**Task instructions:**
Tally up the lines in the following entries where the string "busy" appears, and answer with the number alone.
********************
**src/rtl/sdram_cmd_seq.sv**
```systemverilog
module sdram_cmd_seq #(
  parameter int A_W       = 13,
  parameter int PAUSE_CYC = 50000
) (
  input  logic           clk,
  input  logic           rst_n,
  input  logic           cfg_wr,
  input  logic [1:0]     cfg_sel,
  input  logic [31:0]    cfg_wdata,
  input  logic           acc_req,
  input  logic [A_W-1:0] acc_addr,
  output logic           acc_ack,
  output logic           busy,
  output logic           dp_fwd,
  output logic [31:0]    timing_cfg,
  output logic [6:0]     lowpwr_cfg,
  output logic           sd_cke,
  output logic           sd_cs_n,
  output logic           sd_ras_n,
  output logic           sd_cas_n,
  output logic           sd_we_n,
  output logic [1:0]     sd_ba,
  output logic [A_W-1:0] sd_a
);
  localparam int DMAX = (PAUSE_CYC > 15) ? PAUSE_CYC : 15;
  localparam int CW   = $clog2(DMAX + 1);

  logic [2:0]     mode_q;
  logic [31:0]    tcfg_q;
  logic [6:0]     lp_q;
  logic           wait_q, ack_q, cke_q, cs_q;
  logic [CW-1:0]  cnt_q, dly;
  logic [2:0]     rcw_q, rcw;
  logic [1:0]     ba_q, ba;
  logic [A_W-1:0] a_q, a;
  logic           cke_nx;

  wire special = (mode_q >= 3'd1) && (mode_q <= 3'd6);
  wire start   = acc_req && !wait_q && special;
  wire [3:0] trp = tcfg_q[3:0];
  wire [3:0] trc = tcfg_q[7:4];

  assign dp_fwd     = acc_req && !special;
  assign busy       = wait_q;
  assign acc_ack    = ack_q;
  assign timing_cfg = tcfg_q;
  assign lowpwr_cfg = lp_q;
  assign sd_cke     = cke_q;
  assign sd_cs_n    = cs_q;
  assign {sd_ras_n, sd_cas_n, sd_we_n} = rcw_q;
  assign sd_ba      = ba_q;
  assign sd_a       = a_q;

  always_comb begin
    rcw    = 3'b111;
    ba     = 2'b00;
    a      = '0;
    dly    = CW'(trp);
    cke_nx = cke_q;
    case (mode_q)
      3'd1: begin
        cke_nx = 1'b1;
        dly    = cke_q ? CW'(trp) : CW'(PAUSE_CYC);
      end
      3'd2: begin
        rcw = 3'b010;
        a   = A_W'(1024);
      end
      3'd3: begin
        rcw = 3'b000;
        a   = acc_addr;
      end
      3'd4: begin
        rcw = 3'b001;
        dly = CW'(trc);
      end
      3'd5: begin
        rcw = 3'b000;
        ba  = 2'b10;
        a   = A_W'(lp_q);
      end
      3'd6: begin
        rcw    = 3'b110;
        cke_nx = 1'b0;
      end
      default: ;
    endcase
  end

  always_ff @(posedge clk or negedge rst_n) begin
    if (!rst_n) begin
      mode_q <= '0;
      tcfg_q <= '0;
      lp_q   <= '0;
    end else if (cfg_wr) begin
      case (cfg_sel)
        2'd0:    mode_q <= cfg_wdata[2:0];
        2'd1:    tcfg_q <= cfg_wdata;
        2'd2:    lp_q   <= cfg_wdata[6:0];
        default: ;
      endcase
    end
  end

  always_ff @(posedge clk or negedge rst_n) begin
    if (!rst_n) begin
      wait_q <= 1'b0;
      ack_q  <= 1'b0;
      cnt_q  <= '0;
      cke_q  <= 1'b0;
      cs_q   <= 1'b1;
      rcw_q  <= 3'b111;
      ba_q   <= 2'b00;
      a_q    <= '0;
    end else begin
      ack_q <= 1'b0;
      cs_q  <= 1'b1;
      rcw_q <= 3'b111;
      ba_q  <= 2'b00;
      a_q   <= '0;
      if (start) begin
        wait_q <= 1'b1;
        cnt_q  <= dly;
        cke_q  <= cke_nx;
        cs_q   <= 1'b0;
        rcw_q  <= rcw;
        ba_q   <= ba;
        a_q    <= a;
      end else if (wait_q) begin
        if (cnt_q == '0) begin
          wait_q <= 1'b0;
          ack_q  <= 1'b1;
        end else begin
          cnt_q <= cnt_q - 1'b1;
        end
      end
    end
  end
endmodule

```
********************
**Exercise output:**
2